> WHAT THIS TASK INVOLVES
Across the material that follows, tally each line in which "against" occurs, and state the total alone.

> DATA EXCERPTS

┄┄┄┄┄┄┄┄┄┄┄┄┄┄┄┄┄┄┄┄

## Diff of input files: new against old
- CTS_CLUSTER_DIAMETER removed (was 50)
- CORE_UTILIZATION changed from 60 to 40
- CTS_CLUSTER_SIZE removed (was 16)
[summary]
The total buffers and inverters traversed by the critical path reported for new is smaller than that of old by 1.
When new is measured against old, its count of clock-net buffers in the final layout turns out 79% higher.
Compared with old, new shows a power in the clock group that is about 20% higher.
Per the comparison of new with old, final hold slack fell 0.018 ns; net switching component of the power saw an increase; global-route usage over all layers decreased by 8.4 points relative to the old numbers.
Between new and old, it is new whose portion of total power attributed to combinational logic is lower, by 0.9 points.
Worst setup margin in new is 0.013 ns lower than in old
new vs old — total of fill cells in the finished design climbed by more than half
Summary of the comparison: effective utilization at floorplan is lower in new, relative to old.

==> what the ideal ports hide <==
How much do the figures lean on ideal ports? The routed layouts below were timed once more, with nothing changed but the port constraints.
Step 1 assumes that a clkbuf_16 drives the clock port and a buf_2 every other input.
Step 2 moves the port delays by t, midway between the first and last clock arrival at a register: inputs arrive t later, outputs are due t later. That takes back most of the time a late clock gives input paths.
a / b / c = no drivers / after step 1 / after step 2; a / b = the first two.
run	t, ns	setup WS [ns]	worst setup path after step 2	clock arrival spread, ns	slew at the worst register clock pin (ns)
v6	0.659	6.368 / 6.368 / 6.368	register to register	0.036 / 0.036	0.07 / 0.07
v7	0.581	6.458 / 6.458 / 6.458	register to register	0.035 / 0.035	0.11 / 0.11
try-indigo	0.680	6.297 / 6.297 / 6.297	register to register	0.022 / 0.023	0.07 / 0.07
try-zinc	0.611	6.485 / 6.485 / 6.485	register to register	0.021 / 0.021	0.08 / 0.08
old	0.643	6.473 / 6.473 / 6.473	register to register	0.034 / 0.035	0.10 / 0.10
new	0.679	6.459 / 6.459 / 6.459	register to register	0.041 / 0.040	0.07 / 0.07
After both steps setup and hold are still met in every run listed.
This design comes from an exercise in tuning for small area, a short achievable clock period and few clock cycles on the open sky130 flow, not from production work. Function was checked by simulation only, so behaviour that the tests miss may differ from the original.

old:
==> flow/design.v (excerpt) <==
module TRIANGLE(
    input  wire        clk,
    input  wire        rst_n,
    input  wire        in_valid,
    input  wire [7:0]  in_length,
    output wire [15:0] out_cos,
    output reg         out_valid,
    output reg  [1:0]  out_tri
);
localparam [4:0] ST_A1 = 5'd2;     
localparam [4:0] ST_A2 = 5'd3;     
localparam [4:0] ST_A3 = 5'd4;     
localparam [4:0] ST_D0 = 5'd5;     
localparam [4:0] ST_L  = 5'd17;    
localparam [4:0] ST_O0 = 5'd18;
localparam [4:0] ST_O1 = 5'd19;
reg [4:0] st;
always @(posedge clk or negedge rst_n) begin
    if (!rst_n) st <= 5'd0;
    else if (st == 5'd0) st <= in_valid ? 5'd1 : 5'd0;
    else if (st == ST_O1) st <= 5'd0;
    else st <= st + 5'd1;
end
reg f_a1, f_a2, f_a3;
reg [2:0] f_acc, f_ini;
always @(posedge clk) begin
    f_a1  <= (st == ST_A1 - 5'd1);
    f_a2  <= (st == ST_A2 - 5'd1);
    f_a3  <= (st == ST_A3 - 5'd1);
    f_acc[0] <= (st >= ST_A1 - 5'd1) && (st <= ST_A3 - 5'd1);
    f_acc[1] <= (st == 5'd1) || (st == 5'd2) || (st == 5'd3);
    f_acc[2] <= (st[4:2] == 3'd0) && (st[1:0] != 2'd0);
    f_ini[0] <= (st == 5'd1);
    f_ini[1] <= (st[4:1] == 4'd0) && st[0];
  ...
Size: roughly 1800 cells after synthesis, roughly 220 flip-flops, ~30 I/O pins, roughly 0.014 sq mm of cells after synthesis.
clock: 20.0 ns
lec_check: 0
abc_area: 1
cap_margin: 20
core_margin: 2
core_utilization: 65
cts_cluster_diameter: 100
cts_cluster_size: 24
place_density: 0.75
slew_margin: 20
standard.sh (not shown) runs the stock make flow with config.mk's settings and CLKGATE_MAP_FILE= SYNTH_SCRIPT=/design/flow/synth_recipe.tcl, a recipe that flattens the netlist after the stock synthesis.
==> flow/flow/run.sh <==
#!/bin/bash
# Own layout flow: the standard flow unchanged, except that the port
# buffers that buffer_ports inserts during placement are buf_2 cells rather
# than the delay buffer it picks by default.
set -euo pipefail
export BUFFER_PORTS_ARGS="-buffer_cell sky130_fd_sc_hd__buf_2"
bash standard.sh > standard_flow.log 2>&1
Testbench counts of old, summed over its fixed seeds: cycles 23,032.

┄┄┄┄┄┄┄┄┄┄┄┄┄┄┄┄┄┄┄┄

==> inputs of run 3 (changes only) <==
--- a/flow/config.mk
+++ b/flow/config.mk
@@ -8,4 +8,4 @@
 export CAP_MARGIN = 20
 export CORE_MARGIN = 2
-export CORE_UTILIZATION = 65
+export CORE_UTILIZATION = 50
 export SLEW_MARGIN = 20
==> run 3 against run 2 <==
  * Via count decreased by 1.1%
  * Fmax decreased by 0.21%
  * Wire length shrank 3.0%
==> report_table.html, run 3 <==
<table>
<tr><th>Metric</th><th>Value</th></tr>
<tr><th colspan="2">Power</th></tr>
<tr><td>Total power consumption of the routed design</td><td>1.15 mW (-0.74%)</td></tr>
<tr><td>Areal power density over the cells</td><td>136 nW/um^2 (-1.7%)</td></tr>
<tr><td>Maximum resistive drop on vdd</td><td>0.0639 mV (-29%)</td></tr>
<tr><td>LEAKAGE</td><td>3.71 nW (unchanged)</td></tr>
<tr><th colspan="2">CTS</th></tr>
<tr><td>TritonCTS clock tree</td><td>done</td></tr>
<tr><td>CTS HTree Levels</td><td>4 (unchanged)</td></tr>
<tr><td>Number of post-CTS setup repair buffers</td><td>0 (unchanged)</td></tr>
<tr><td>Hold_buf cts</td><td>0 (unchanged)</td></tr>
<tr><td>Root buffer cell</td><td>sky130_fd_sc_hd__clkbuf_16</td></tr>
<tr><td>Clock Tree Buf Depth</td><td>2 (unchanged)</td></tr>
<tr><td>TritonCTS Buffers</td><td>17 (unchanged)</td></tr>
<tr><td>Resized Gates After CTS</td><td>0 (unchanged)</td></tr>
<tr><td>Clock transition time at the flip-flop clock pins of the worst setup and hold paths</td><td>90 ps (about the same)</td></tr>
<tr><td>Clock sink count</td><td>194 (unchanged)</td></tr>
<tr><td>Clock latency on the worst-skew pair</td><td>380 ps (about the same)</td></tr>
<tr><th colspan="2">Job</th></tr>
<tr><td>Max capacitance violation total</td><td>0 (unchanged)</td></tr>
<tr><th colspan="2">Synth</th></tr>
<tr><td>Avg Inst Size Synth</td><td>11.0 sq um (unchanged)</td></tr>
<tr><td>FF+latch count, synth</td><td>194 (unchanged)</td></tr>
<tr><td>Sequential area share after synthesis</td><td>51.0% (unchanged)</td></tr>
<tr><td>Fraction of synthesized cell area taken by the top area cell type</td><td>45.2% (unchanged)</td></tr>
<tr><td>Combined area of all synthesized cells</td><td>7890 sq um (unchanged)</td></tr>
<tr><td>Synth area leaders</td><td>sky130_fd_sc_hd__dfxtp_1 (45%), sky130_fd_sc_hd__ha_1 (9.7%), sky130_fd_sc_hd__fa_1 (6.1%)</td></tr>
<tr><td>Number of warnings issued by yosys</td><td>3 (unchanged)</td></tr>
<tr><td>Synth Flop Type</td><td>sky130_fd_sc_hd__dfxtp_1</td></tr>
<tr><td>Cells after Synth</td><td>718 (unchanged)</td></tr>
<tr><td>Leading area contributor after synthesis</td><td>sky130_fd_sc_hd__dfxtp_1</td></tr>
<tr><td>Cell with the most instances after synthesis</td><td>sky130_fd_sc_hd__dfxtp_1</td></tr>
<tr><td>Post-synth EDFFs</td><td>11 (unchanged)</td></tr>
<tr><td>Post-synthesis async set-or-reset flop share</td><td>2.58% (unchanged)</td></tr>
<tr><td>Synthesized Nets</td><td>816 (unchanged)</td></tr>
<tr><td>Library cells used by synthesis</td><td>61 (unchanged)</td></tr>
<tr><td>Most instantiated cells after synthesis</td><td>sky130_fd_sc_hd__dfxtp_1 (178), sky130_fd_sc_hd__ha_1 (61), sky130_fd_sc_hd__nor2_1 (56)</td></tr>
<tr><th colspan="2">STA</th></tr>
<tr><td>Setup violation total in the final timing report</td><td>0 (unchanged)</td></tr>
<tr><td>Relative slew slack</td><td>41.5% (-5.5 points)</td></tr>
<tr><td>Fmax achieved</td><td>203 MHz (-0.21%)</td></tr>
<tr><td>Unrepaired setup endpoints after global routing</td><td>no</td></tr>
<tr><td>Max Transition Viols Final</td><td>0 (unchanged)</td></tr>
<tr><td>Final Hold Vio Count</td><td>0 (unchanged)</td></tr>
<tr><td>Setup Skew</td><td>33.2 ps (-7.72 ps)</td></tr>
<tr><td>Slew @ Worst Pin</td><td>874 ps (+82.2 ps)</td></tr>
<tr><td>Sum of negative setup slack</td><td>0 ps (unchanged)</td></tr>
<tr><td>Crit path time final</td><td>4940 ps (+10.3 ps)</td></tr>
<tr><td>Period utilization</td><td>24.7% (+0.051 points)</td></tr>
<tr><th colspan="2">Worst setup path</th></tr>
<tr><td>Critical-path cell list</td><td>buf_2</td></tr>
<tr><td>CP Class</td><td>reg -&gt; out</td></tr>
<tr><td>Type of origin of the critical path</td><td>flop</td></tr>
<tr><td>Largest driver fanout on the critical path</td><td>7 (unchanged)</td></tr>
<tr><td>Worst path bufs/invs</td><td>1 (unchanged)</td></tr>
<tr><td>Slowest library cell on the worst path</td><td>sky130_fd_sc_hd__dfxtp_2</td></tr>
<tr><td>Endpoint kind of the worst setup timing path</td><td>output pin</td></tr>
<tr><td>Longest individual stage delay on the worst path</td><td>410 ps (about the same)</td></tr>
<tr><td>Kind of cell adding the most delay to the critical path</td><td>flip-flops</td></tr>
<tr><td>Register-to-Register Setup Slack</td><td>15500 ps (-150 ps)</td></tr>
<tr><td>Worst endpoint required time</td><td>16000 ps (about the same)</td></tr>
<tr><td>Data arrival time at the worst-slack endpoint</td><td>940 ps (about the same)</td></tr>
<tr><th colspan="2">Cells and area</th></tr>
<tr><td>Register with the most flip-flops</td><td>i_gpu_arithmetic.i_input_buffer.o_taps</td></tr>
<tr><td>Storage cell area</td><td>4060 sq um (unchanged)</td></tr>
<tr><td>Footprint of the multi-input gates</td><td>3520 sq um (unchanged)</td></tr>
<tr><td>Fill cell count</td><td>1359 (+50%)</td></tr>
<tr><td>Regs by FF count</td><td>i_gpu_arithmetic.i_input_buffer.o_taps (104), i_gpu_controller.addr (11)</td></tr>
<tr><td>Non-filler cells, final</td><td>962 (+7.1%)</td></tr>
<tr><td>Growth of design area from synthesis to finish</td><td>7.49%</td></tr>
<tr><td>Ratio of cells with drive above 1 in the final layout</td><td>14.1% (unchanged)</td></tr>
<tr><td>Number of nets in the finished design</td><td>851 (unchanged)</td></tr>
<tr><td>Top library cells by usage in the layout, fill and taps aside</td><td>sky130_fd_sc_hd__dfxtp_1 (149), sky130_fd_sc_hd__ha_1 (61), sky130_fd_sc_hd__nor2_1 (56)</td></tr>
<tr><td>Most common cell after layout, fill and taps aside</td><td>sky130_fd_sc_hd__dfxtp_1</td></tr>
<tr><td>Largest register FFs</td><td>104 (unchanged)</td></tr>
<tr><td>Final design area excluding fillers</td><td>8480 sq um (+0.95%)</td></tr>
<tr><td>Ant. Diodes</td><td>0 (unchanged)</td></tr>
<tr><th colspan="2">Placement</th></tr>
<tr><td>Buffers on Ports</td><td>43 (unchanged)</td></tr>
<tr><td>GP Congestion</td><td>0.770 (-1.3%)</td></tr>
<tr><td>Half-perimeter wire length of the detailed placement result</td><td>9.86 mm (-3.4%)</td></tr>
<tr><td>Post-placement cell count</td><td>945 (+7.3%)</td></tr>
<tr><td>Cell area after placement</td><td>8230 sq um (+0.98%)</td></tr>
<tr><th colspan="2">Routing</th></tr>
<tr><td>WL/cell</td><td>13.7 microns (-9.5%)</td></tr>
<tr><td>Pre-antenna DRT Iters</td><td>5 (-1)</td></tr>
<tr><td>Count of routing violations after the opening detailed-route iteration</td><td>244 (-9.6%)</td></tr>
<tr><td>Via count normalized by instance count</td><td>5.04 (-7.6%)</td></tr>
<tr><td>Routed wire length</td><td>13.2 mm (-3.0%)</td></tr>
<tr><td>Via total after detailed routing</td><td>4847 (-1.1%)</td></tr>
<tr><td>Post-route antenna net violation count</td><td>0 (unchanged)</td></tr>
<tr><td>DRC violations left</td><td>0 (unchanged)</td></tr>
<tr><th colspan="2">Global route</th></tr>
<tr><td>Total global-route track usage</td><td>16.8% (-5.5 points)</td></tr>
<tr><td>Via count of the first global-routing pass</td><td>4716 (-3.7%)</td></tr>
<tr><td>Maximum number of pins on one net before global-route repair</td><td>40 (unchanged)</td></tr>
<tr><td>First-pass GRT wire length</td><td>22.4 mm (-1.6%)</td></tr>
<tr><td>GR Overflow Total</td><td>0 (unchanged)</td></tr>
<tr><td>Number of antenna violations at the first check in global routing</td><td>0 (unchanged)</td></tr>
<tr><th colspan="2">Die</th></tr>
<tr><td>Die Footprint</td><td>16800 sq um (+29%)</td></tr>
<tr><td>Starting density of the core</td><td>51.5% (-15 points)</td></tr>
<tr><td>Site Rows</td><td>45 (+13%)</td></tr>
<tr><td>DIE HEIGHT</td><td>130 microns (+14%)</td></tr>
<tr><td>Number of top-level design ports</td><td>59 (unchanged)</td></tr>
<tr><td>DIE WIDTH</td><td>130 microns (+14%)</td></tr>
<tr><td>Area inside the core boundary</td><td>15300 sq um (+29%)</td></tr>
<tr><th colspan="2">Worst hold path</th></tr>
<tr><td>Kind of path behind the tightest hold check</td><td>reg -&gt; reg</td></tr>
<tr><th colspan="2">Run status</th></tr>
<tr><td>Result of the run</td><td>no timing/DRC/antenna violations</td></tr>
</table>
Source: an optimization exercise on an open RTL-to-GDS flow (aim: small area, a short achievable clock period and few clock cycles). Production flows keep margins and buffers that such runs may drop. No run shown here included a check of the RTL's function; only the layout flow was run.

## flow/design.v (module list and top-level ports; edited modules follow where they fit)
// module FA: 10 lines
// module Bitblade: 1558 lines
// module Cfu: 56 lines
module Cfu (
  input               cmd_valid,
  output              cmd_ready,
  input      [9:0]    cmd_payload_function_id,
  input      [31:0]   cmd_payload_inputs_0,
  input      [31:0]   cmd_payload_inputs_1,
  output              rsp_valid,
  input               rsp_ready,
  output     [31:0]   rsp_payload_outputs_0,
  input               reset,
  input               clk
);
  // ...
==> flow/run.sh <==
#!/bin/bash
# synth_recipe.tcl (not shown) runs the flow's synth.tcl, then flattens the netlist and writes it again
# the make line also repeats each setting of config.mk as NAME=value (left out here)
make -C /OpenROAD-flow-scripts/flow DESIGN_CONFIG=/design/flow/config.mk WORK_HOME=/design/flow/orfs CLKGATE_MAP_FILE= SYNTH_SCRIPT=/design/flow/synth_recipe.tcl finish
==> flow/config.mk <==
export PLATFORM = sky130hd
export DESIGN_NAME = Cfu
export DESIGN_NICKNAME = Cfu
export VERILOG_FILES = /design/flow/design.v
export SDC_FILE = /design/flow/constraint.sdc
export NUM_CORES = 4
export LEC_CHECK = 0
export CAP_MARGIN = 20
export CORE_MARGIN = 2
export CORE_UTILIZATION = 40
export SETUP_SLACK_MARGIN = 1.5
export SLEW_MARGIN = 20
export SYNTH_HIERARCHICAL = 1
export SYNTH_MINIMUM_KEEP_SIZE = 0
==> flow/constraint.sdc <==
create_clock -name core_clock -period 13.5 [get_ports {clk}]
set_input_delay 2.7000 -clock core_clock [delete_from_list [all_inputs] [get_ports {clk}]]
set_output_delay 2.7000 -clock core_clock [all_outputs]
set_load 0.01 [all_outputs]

┄┄┄┄┄┄┄┄┄┄┄┄┄┄┄┄┄┄┄┄

> OUTPUT
3